Elsevier

Journal of Biotechnology

Volume 104, Issues 1–3, 4 September 2003, Pages 129-153
Journal of Biotechnology

The respiratory chain of Corynebacterium glutamicum

https://doi.org/10.1016/S0168-1656(03)00144-5Get rights and content

Abstract

Corynebacterium glutamicum is an aerobic bacterium that requires oxygen as exogenous electron acceptor for respiration. Recent molecular and biochemical analyses together with information obtained from the genome sequence showed that C. glutamicum possesses a branched electron transport chain to oxygen with some remarkable features. Reducing equivalents obtained by the oxidation of various substrates are transferred to menaquinone via at least eight different dehydrogenases, i.e. NADH dehydrogenase, succinate dehydrogenase, malate:quinone oxidoreductase, pyruvate:quinone oxidoreductase, d-lactate dehydrogenase, l-lactate dehydrogenase, glycerol-3-phosphate dehydrogenase and l-proline dehydrogenase. All these enzymes contain a flavin cofactor and, except succinate dehydrogenase, are single subunit peripheral membrane proteins located inside the cell. From menaquinol, the electrons are passed either via the cytochrome bc1 complex to the aa3-type cytochrome c oxidase with low oxygen affinity, or to the cytochrome bd-type menaquinol oxidase with high oxygen affinity. The former branch is exceptional, in that it does not involve a separate cytochrome c for electron transfer from cytochrome c1 to the CuA center in subunit II of cytochrome aa3. Rather, cytochrome c1 contains two covalently bound heme groups, one of which presumably takes over the function of a separate cytochrome c. The bc1 complex and cytochrome aa3 oxidase form a supercomplex in C. glutamicum. The phenotype of defined mutants revealed that the bc1aa3 branch, but not the bd branch, is of major importance for aerobic growth in minimal medium. Changes of the efficiency of oxidative phosphorylation caused by qualitative changes of the respiratory chain or by a defective F1F0-ATP synthase were found to have strong effects on metabolism and amino acid production. Therefore, the system of oxidative phosphorylation represents an attractive target for improving amino acid productivity of C. glutamicum by metabolic engineering.

Introduction

Corynebacterium glutamicum was isolated by Kinoshita and coworkers in the mid 1950s as a biotin-auxotrophic bacterium that excretes large amounts of l-glutamate when growing aerobically under biotin limitation with glucose as carbon source (Kinoshita et al., 1957). It belongs to the Gram-positive bacteria with a high G+C content of the chromosomal DNA (53.8% in the case of C. glutamicum) and, more specifically, to a group of bacteria including the genera Corynebacterium, Mycobacterium, Nocardia and Rhodococcus which contain mycolic acids (α-alkyl-β-hydroxy fatty acids) in the cell wall. After the discovery that C. glutamicum is suitable for the conversion of sugars and organic acids to l-glutamate, mutants were isolated that were able to excrete also other amino acids, in particular l-lysine. Nowadays, both l-glutamate, which is mainly used as a flavor enhancer, and l-lysine, mainly used as a feed additive, are produced industrially almost exclusively with C. glutamicum at a scale of 1×106 and 0.5×106 tons per year, respectively (Ikeda, 2003, Kimura, 2003, Pfefferle et al., 2003).

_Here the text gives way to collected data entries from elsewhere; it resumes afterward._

From an optimization exercise on the open Yosys and OpenROAD flow, aimed at small area, a short achievable clock period and few clock cycles per item; shortcuts taken in it are not production practice.
In this exercise RTL edits were held to simulation tests only and were not proved equivalent to the original.
Power is estimated from default activity; no workload was simulated.

## flow/run.sh

```bash
#!/bin/bash
# synth_recipe.tcl (not shown) runs the flow's synth.tcl, then flattens the netlist and writes it again
# the make line also repeats each setting of config.mk as NAME=value (left out here)
make -C /OpenROAD-flow-scripts/flow DESIGN_CONFIG=/design/flow/config.mk WORK_HOME=/design/flow/orfs CLKGATE_MAP_FILE= SYNTH_SCRIPT=/design/flow/synth_recipe.tcl finish
```

## flow/config.mk

```make
export PLATFORM = sky130hd
export DESIGN_NAME = time_orderer
export DESIGN_NICKNAME = time_orderer
export VERILOG_FILES = /design/flow/design.v
export SDC_FILE = /design/flow/constraint.sdc
export NUM_CORES = 4
export LEC_CHECK = 0
export CAP_MARGIN = 20
export CORE_MARGIN = 2
export CORE_UTILIZATION = 40
export SLEW_MARGIN = 20
export SYNTH_MEMORY_MAX_BITS = 8192
```

## flow/constraint.sdc

```tcl
create_clock -name core_clock -period 27.0 [get_ports {clk}]
set_input_delay 5.4000 -clock core_clock [delete_from_list [all_inputs] [get_ports {clk}]]
set_output_delay 5.4000 -clock core_clock [all_outputs]
set_load 0.01 [all_outputs]
```

## flow/design.v

```verilog
module time_orderer (
    input  wire         clk,
    input  wire         rst_n,
    input  wire         cmd_valid,
    output wire         cmd_ready,
    input  wire [127:0] cmd,
    output reg          res_valid,
    output reg  [3:0]   res_status,
    output reg          hit_valid,
    input  wire         hit_ready,
    output reg          hit_dir,
    output reg  [14:0]  hit_chan,
    output reg  [63:0]  hit_time,
    output reg  [31:0]  hit_tot,
    output reg  [4:0]   fault
);
    localparam NCHAN = 8;
    localparam DEPTH = 4;
    localparam HW    = 97;               
    integer i, j;
    reg         rdy_q;
    reg         m_v;
    reg [127:0] m_cmd;
    assign cmd_ready = rdy_q;
    wire acc     = cmd_valid & rdy_q;
    wire acc_op5 = acc & (cmd[127:124] == 4'h5);
    reg [HW-1:0] store [0:NCHAN*DEPTH-1];
    reg [1:0]    rd_ptr [0:NCHAN-1];
    reg [1:0]    wr_ptr [0:NCHAN-1];
    reg [2:0]    cnt    [0:NCHAN-1];
    reg [5:0]    total;
    reg          mresp_pend;             
    wire [3:0]  op       = m_cmd[127:124];
    wire        is_op5   = (op == 4'h5);
    wire        is_add   = (op == 4'h4) && (m_cmd[122:111] == 12'd0);
    wire        is_merge = is_op5 && (m_cmd[123:0] == 124'd0);
    wire        in_range = (m_cmd[110:99] == 12'd0);
    wire [2:0]  ac       = m_cmd[98:96];
    wire        full     = (cnt[ac] == 3'd4);
    wire        m_act    = m_v && !mresp_pend;         
    wire        merging  = m_act && is_merge && (total != 6'd0);
    wire        m_done   = m_act && !merging;           
    wire        do_store = m_done && is_add && in_range && !full;
    wire        m_free   = !m_v || m_done || (merging && total == 6'd1 && pop);
    reg [HW-1:0] head [0:NCHAN-1];
    reg [NCHAN-1:0] vld;
    always @* begin
        for (i = 0; i < NCHAN; i = i + 1) begin
            head[i] = store[i*DEPTH + rd_ptr[i]];
            vld[i]  = (cnt[i] != 3'd0);
        end
    end
    reg le [0:NCHAN-1][0:NCHAN-1];
    reg [NCHAN-1:0] win;
    always @* begin
        for (i = 0; i < NCHAN; i = i + 1)
            for (j = 0; j < NCHAN; j = j + 1)
                le[i][j] = 1'b0;
        for (i = 0; i < NCHAN; i = i + 1)
            for (j = i + 1; j < NCHAN; j = j + 1)
                le[i][j] = (head[i][95:32] <= head[j][95:32]);
        for (i = 0; i < NCHAN; i = i + 1) begin
            win[i] = vld[i];
            for (j = 0; j < NCHAN; j = j + 1) begin
                if (j < i) win[i] = win[i] & (!vld[j] | !le[j][i]);
                if (j > i) win[i] = win[i] & (!vld[j] |  le[i][j]);
            end
        end
    end
    reg [HW-1:0] sel_hit;
    reg [2:0]    sel_c;
    always @* begin
        sel_hit = {HW{1'b0}};
        sel_c   = 3'd0;
        for (i = 0; i < NCHAN; i = i + 1) begin
            sel_hit = sel_hit | ({HW{win[i]}} & head[i]);
            sel_c   = sel_c | ({3{win[i]}} & i[2:0]);
        end
    end
    wire taken    = hit_valid && hit_ready;
    wire out_free = !hit_valid || hit_ready;
    wire pop      = merging && out_free;
    wire last_pop = pop && (total == 6'd1);
    always @(posedge clk) begin
        if (do_store)
            store[{ac, wr_ptr[ac]}] <= {m_cmd[123], m_cmd[63:0], m_cmd[95:64]};
    end
    always @(posedge clk) begin
        if (m_free) m_cmd <= cmd;
    end
    always @(posedge clk) begin
        if (pop) begin
            hit_dir  <= sel_hit[96];
            hit_time <= sel_hit[95:32];
            hit_tot  <= sel_hit[31:0];
            hit_chan <= {12'd0, sel_c};
        end
    end
    always @(posedge clk) begin
        if (!rst_n) begin
            rdy_q      <= 1'b1;
            m_v        <= 1'b0;
            hit_valid  <= 1'b0;
            res_valid  <= 1'b0;
            res_status <= 4'd0;
            fault      <= 5'd0;
            total      <= 6'd0;
            mresp_pend <= 1'b0;
            for (i = 0; i < NCHAN; i = i + 1) begin
                rd_ptr[i] <= 2'd0;
                wr_ptr[i] <= 2'd0;
                cnt[i]    <= 3'd0;
            end
        end else begin
            if (m_free) m_v <= acc;
            rdy_q <= !((m_free ? acc_op5 : (m_v && is_op5)) || (mresp_pend && !taken));
            for (i = 0; i < NCHAN; i = i + 1) begin
                if (do_store && ac == i) begin
                    wr_ptr[i] <= wr_ptr[i] + 2'd1;
                    cnt[i]    <= cnt[i] + 3'd1;
                end
                if (pop && win[i]) begin
                    rd_ptr[i] <= rd_ptr[i] + 2'd1;
                    cnt[i]    <= cnt[i] - 3'd1;
                end
            end
            if (do_store)  total <= total + 6'd1;
            else if (pop)  total <= total - 6'd1;
            if (out_free) hit_valid <= pop;
            if (last_pop)   mresp_pend <= 1'b1;
            else if (taken) mresp_pend <= 1'b0;
            res_valid <= 1'b0;
            if (mresp_pend && taken) begin
                res_valid  <= 1'b1;
                res_status <= 4'd0;
            end else if (m_done) begin
                res_valid <= 1'b1;
                if (is_add) begin
                    if (!in_range) begin
                        res_status <= 4'd1;
                        fault[0]   <= 1'b1;
                    end else if (full) begin
                        res_status <= 4'd4;
                        fault[3]   <= 1'b1;
                    end else
                        res_status <= 4'd0;
                end else if (is_merge) begin
                    res_status <= 4'd0;
                end else begin
                    res_status <= 4'd5;
                    fault[4]   <= 1'b1;
                end
            end
        end
    end
endmodule
```

==> notes.md <==
metal layers:
metal	global-route usage [%]	up-vias
met5	0	-
met4	15.8	34
met3	7.05	1425
met2	53.2	7170
met1	46.8	60000
li1	-	46500
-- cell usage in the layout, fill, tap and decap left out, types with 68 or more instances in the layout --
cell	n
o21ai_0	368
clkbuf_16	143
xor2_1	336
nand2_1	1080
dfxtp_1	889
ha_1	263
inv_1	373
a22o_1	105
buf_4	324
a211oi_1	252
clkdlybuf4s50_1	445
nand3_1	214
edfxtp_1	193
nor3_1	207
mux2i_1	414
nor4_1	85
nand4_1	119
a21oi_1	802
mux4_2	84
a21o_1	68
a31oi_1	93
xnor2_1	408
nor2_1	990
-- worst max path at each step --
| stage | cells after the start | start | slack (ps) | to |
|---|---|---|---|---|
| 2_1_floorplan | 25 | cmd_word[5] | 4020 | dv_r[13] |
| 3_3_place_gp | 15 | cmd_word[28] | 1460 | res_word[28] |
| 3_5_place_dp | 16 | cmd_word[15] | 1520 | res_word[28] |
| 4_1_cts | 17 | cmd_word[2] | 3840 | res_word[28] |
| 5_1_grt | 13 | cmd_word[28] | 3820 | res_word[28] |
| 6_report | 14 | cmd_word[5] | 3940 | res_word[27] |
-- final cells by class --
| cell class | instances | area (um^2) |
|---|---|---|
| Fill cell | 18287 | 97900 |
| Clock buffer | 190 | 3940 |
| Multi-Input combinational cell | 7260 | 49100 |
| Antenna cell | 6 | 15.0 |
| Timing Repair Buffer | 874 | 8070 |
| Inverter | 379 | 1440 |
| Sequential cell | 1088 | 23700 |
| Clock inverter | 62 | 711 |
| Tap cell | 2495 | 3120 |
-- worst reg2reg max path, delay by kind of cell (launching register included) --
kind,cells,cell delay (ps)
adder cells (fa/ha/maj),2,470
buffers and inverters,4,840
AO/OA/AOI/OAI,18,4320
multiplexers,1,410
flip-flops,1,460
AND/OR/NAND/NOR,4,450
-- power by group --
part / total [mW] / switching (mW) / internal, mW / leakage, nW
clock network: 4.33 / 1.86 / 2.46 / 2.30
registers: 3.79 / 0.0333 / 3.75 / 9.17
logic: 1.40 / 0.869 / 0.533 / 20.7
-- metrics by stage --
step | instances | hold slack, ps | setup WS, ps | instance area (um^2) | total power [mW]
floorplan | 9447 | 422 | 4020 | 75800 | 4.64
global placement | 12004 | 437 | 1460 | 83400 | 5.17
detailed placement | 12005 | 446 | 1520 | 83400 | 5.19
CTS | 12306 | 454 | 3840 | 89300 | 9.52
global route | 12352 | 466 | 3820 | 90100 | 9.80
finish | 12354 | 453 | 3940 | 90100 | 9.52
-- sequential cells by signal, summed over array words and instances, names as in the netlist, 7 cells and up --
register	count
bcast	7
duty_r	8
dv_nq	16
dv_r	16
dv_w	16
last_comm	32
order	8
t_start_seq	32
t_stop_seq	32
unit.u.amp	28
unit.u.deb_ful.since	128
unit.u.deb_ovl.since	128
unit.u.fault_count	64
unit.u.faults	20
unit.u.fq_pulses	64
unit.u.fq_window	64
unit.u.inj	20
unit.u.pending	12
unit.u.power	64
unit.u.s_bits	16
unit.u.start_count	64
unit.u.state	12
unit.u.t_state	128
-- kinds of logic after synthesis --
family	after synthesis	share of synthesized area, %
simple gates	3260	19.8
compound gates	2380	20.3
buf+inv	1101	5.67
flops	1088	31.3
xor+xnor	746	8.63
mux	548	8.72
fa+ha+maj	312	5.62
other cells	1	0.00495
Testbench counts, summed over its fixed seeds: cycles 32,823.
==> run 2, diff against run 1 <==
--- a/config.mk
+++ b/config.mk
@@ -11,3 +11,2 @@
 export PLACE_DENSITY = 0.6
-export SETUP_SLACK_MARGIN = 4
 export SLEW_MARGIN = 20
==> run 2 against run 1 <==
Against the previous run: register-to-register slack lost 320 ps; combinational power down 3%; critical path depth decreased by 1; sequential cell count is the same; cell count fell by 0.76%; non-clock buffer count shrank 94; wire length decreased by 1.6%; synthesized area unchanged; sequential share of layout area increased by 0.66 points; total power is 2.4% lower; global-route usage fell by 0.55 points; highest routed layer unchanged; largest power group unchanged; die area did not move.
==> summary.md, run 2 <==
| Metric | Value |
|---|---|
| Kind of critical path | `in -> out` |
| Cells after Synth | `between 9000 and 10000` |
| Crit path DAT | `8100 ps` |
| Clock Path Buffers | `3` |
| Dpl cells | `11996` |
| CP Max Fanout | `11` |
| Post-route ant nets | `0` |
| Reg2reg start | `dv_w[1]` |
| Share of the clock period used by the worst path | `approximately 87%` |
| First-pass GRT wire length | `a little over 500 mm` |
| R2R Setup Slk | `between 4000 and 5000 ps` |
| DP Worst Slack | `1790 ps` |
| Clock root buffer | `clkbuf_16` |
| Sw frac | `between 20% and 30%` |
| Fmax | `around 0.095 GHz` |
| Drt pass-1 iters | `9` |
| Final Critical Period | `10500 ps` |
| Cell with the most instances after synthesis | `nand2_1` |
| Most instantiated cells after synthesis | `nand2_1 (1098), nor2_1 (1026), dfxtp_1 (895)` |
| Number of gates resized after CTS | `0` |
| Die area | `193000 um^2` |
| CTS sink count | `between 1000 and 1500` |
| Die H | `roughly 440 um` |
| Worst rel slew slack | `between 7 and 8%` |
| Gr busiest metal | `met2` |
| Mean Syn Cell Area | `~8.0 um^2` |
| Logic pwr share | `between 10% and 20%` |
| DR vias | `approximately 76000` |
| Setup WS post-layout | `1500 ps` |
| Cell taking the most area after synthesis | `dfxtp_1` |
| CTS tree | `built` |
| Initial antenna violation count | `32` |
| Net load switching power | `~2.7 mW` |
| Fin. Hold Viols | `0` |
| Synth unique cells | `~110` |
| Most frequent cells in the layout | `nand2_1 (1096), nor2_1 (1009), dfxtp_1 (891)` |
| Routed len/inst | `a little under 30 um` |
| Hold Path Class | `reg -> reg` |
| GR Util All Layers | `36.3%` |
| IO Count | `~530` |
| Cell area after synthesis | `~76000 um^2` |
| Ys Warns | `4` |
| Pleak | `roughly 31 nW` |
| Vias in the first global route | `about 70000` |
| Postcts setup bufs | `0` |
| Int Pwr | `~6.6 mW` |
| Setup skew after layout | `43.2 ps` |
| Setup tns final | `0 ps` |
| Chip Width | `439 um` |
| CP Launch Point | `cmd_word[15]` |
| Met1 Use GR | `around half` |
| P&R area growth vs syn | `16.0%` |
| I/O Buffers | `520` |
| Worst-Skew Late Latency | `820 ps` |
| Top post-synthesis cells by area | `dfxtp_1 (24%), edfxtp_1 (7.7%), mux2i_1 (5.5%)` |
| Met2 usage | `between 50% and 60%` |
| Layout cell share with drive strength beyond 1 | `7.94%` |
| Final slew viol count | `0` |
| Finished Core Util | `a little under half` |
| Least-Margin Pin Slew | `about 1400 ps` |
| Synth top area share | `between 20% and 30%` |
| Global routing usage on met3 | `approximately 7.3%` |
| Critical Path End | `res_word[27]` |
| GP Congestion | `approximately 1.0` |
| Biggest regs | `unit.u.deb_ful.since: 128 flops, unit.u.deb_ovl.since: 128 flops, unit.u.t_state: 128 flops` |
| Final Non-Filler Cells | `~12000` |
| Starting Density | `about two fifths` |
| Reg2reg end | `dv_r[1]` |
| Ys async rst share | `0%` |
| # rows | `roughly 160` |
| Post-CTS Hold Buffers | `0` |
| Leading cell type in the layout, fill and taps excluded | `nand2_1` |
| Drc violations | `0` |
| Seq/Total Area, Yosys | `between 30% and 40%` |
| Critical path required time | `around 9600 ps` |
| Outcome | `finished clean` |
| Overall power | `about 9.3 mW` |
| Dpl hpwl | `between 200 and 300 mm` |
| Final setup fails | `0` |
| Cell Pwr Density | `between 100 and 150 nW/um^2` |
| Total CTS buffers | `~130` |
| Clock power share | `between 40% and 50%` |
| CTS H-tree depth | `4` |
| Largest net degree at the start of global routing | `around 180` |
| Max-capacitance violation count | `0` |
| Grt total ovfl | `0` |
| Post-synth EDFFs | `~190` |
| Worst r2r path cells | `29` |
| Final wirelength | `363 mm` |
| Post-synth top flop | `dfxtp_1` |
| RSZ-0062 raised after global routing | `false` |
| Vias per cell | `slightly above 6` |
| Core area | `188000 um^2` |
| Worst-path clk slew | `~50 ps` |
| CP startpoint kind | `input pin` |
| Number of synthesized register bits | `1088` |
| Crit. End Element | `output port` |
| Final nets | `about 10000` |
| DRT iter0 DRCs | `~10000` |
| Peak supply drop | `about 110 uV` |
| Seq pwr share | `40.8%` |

In the past, the common practice to obtain amino acid overproducing strains was by mutagenesis and selection. Within the last decade, however, metabolic engineering, i.e. the improvement of enzymatic, transport and regulatory functions of the cell with the application of recombinant DNA technology (Bailey, 1991), was established as an alternative that allows the rational construction of production strains. Metabolic engineering includes the deletion, overexpression or timed expression of selected genes or the replacement of a wild-type enzyme with one having defined altered properties. In contrast to strain construction by mutagenesis and selection, metabolic engineering requires at least some basic knowledge on the metabolism of the organism investigated and in particular tools for genetic manipulation.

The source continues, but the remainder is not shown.